§ **What the task asks**: Using the listing below, retype the line bearing "is now reg2out" and each line after it, word for word, and nothing further.

§ **Provided information**:
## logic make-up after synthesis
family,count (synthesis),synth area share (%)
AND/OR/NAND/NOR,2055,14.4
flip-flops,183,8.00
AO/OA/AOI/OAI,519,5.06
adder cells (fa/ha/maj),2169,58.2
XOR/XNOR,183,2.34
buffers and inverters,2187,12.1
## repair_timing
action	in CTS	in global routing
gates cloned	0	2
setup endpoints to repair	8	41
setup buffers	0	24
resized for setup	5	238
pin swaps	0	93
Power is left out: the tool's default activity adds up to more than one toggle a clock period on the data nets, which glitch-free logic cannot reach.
## config.mk

```make
export PLATFORM = sky130hd
export DESIGN_NAME = hpq_cell
export DESIGN_NICKNAME = d
export VERILOG_FILES = /design/src/rtl/core/hpq_pkg.sv /design/src/rtl/core/hpq_cell.sv
export SDC_FILE = /design/constraint.sdc
export NUM_CORES = 1
export LEC_CHECK = 0
export ABC_CLOCK_PERIOD_IN_PS = 6000
export BUFFER_PORTS_ARGS = -buffer_cell sky130_fd_sc_hd__buf_2
export CORE_ASPECT_RATIO = 1.5
export CORE_MARGIN = 2
export CORE_UTILIZATION = 48
export DETAILED_ROUTE_END_ITERATION = 7
export PLACE_DENSITY = 0.76
export SETUP_SLACK_MARGIN = 0.4
export SYNTH_ARGS = -nofsm -noshare
export SYNTH_HDL_FRONTEND = slang
export SYNTH_SLANG_ARGS = --single-unit
```

## constraint.sdc

```tcl
create_clock -name aclk -period 6 [get_ports aclk]
set_input_delay 0 -clock aclk [delete_from_list [all_inputs] [get_ports aclk]]
set_output_delay 0 -clock aclk [all_outputs]
set_load 0.005 [all_outputs]
```
## src/rtl/core/hpq_ram.sv

```systemverilog
// ----------------------------------------------------------------------------
// hpq_ram
// simple dual-port ram with per-lane write enables and registered read
// ----------------------------------------------------------------------------
module hpq_ram #(
    parameter  int DEPTH  = 2,
    parameter  int LANE_W = 32,
    parameter  int LANES  = 2,
    localparam int AW     = (DEPTH > 1) ? $clog2(DEPTH) : 1
) (
    input  logic                    clk,
    input  logic [LANES-1:0]        wr_en,
    input  logic [AW-1:0]           wr_addr,
    input  logic [LANES*LANE_W-1:0] wr_data,
    input  logic                    rd_en,
    input  logic [AW-1:0]           rd_addr,
    output logic [LANES*LANE_W-1:0] rd_data
);

    logic [LANES*LANE_W-1:0] mem [DEPTH];

    always_ff @(posedge clk) begin
        for (int i = 0; i < LANES; i++) begin
            if (wr_en[i]) begin
                mem[wr_addr][i*LANE_W +: LANE_W] <= wr_data[i*LANE_W +: LANE_W];
            end
        end
    end

    always_ff @(posedge clk) begin
        if (rd_en) begin
            rd_data <= mem[rd_addr];
        end
    end

endmodule

```

## config.mk

```make
export PLATFORM = sky130hd
export DESIGN_NAME = hpq_ram
export DESIGN_NICKNAME = d
export VERILOG_FILES = /design/src/rtl/core/hpq_ram.sv
export SDC_FILE = /design/constraint.sdc
export NUM_CORES = 1
export LEC_CHECK = 0
export BUFFER_PORTS_ARGS = -buffer_cell sky130_fd_sc_hd__buf_2
export CORE_UTILIZATION = 51
export CTS_CLUSTER_SIZE = 28
export DETAILED_ROUTE_END_ITERATION = 6
export PLACE_DENSITY_LB_ADDON = 0.08
export SYNTH_ARGS = -nofsm -noshare
export SYNTH_HDL_FRONTEND = slang
export SYNTH_SLANG_ARGS = --single-unit
export TNS_END_PERCENT = 10
```

## constraint.sdc

```tcl
create_clock -name clk -period 4.45 [get_ports clk]
set_input_delay 0.6675 -clock clk [delete_from_list [all_inputs] [get_ports clk]]
set_output_delay 0.6675 -clock clk [all_outputs]
set_load 0.02 [all_outputs]
```

# Word-level counts from Yosys, hierarchy flattened
# Memories as Yosys holds them, arrays and structs flattened. A register that Yosys moved wholly into a read port is not among the register bits.
# Cells that the tools add are included.
# W data, S select, Z words.
[word_totals] regBits=0 latch_bits=0 ram_bits=128 rom_bits=0 inputBits=70 output_inout_bits=64 elab_cells=5 mem_count=1
[memory_table] memory="mem" depth=2 width=64 rd=1 rd_clocked_by_memory_dff=1 wr=1 line="20" text="logic [LANES*LANE_W-1:0] mem [DEPTH];"
[op_classes] addsub=0 n_mul=0 div_mod_pow=0 order_cmp=0 eq_ne=0 shifts=0 n_mux=4 bitwise_logic=0 n_reduce_logical=0
[op_table] operator="$mux W1" count=4

# Depth between registers and ports, before layout
# Gate-level depths: netlist of the first run.
[depth] word_depth=2 depth_mapped=3

# Worst setup path after synthesis of the first run
# Ideal clock, no wire load.
[synth_timing] path_type="input -> register" start="input wr_addr" end="memory mem[0][0] (netlist bit) (enable)" setup_ps=425 t_arrival_ps=2120 setup_slack_ps=1905 stages=1 cell_sequence="nor2b_1"
[synth_rtl] item="start, declared" line="13" text="input logic [AW-1:0] wr_addr,"
[synth_rtl] item="end, declared" line="20"
# No word-level cell before the write port.

# Worst setup path in the final report of the first run
[layout_timing] start="input rd_addr" end="register rd_data[24], read port of mem (data pin)"
[layout_rtl] item="start, declared" line="16" text="input logic [AW-1:0] rd_addr,"
[layout_rtl] item="end, declared" line="17" text="output logic [LANES*LANE_W-1:0] rd_data"
# No word-level cell between the ends.

==> results of run 1 <==
worst max-delay path by stage:
stage	to	slack, ps	cells after the start
global placement	rd_data[27]	2030	3
detailed placement	rd_data[24]	1990	3
floorplan	mem[0][0]	1900	1
CTS	rd_data[24]	2440	3
global route	rd_data[16]	2390	3
finish	rd_data[24]	2450	3
layout by cell type, fill, tap and decap left out:
cell type / instances
and2_1: 1
and2_2: 1
buf_2: 131
buf_4: 4
bufinv_16: 4
clkbuf_1: 1
clkbuf_16: 17
clkinv_1: 4
clkinv_2: 1
clkinvlp_4: 4
edfxtp_1: 192
mux2_2: 4
mux2_4: 60
nor2b_4: 2
power by group through the flow:
stage / logic [W] / registers, W / clock network [W]
after global routing: 0.000298 / 0.00218 / 0.00163
after floorplan: 0.000125 / 0.00226 / 0
final: 0.000279 / 0.00217 / 0.00153
after global placement: 0.000278 / 0.00220 / 0
after detailed placement: 0.000285 / 0.00221 / 0
after CTS: 0.000285 / 0.00217 / 0.00156
metrics by stage:
stage                     setup slack (ps)  instances
after CTS                             2440        602
after floorplan                       1900        267
after detailed placement              1990        571
final                                 2450        602
after global placement                2030        571
after global routing                  2390        602
layout make-up:
| class | count | area (um^2) | share of cell area [%] |
|---|---|---|---|
| sequential | 192 | 5770 | 69.8 |
| multi-input combinational | 68 | 987 | 12.0 |
| timing repair buffer | 135 | 686 | 8.30 |
| clock buffer | 18 | 429 | 5.20 |
| tap | 176 | 220 | 2.67 |
| clock inverter | 13 | 170 | 2.06 |
routing by layer:
layer	global-route usage, %	up-vias
met3	5.18	12
li1	-	1363
met5	0	-
met1	17.7	1415
met4	7.69	0
met2	26.8	89
flip-flops by register name, summed over array words and instances, names as in the netlist:
name and count:
rd_data 64, mem 128
cell families (layout without fill, tap and decap cells):
group,after synthesis,in the layout,share of synthesized area (%)
simple gates,4,4,0.364
buf+inv,7,166,1.91
mux,64,64,13.8
flops,192,192,83.9
==> impl_metrics.json, run 1 <==
{
  "postCtsHoldBufs": 0,
  "power_switching_w": 0.000782,
  "first_iter_violations": 182,
  "swShare_pct": 19.7,
  "slew_viol_final": 0,
  "cts-resized-gates": 0,
  "synth_edf_count": 192,
  "synth-async-reset-ratio_pct": 0,
  "drc": 0,
  "r2r_cells": 1,
  "coreArea_um2": 13200,
  "clkTransAtPathRegs_ps": 70,
  "final_nets": 484,
  "worstPathCellList": "buf_4, buf_4, mux2_4",
  "vias": 2879,
  "hp-class": "in2reg",
  "cap_violations": 0,
  "final_area_um2": 8260,
  "drive_gt1_share_pct": 53.5,
  "fp-row-count": 42,
  "antenna_found_initial": 0,
  "fin_worst_skew_ps": 6.20,
  "hold_start": "wr_data[31]",
  "ant_nets": 0,
  "wl_met3_um": 526,
  "met1_length_um": 4070,
  "fillers": 934,
  "clkLatencyLatePin_ps": 420,
  "numCtsBuffers": 17,
  "grt_max_degree": 65,
  "clockPowerShare_pct": 38.4,
  "tightest_slew_ps": 998,
  "track_usage_pct": 15.7,
  "clock.fmax_mhz": 500,
  "min_to": "mem[1][31]",
  "clockRootBuffer": "clkbuf_16",
  "globalplace.congestion": 0.685,
  "post-route-util_pct": 62.6,
  "hold_slack_ps": 437,
  "via_per_inst": 4.78,
  "leakagePower_nw": 3.17,
  "n_antenna_cell": 0,
  "r2r_end": "rd_data[29]",
  "pwr-share-seq_pct": 54.5,
  "wl_um": 10200,
  "worstSetupEndpointType": "register",
  "syn_area_per_cell_um2": 25.7,
  "die_h_um": 118,
  "critPathKind": "in2reg",
  "synth_most_common_cell": "edfxtp_1",
  "crit_slowest_cell": "buf_4",
  "cts_buffer_depth": 2,
  "route.met2.wl_um": 5410,
  "io_buffers": 133,
  "ir_drop_uv": 236,
  "grt_overflow": 0,
  "crit_top_cell": "buf_4",
  "status": "completed",
  "grt_pass1_wl_um": 15700,
  "highest_layer": "met4",
  "critPathTopFamily": "buffers and inverters",
  "synth-warning-count": 0,
  "ys_ff_latch": 192,
  "critPathBufInv": 2,
  "power_w": 0.00398,
  "postPlaceCellArea_um2": 7660,
  "synth.top_cell.area_share_pct": 83.9,
  "ys_seq_area_share_pct": 83.9,
  "hold_depth": 1,
  "wl_per_cell_um": 16.9,
  "ioPinCount": 134,
  "syn_nets": 337,
  "rrSetupSlack_ps": 3550,
  "synth.largest_area_cell": "edfxtp_1",
  "drt-pass1-iter-count": 6,
  "finalHoldViolations": 0,
  "finalSetupViolations": 0,
  "setup_tns_ps": 0,
  "area_growth_pct": 20.2,
  "cp.required_ps": 4620,
  "setup.worst_path.start_class": "input pin",
  "synth_common_cells": "edfxtp_1, mux2_4, buf_12, mux2_2",
  "initial_core_util_pct": 52.1,
  "grt_pass1_vias": 2955,
  "htree_levels": 4,
  "synthFlopType": "edfxtp_1",
  "critPathArrivalTime_ps": 2170,
  "path_max_fanout": 52,
  "die_area_um2": 13900,
  "synthTopCellsByArea": "edfxtp_1, mux2_4, buf_12, mux2_2, and2_1",
  "fin_crit_ps": 2000,
  "p_per_area_nw_per_um2": 482,
  "synthesis.instances": 267,
  "min_period_over_period_pct": 44.9,
  "p_int_w": 0.00319,
  "syn_area_um2": 6870,
  "rsz0062_at_grt": "false",
  "power_frac_comb_pct": 7.0,
  "cp-startpoint": "rd_addr",
  "reg2reg_from": "mem[0][29]",
  "critical-path-max-stage-delay_ps": 710,
  "clock_sinks": 192,
  "synth.distinct_cells": 7,
  "relSlewSlack_pct": 33.3,
  "cts_setup_buffers": 0,
  "cts_tree": "built",
  "die_x_um": 118
}
No activity file was read; power rests on OpenSTA's default activity.
==> run 2, diff against run 1 <==
==> constraint.sdc (replaced) <==
create_clock -name clk -period 2 [get_ports clk]
set_input_delay 0.3 -clock clk [delete_from_list [all_inputs] [get_ports clk]]
set_output_delay 0.3 -clock clk [all_outputs]
set_load 0.02 [all_outputs]
==> run 2 against run 1 <==
  * Cell area rose by 0.70%
  * Die area did not move
  * Critical path type is now reg2out
  * Critical path depth fell by 2
  * Sequential power rose by 120%
  * Highest routed layer unchanged
  * Clock skew fell by 2.8 ps
  * Wire length fell by 1.2%
  * Core utilization rose by 0.44 points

§ **Solution**:
  * Critical path type is now reg2out
  * Critical path depth fell by 2
  * Sequential power rose by 120%
  * Highest routed layer unchanged
  * Clock skew fell by 2.8 ps
  * Wire length fell by 1.2%
  * Core utilization rose by 0.44 points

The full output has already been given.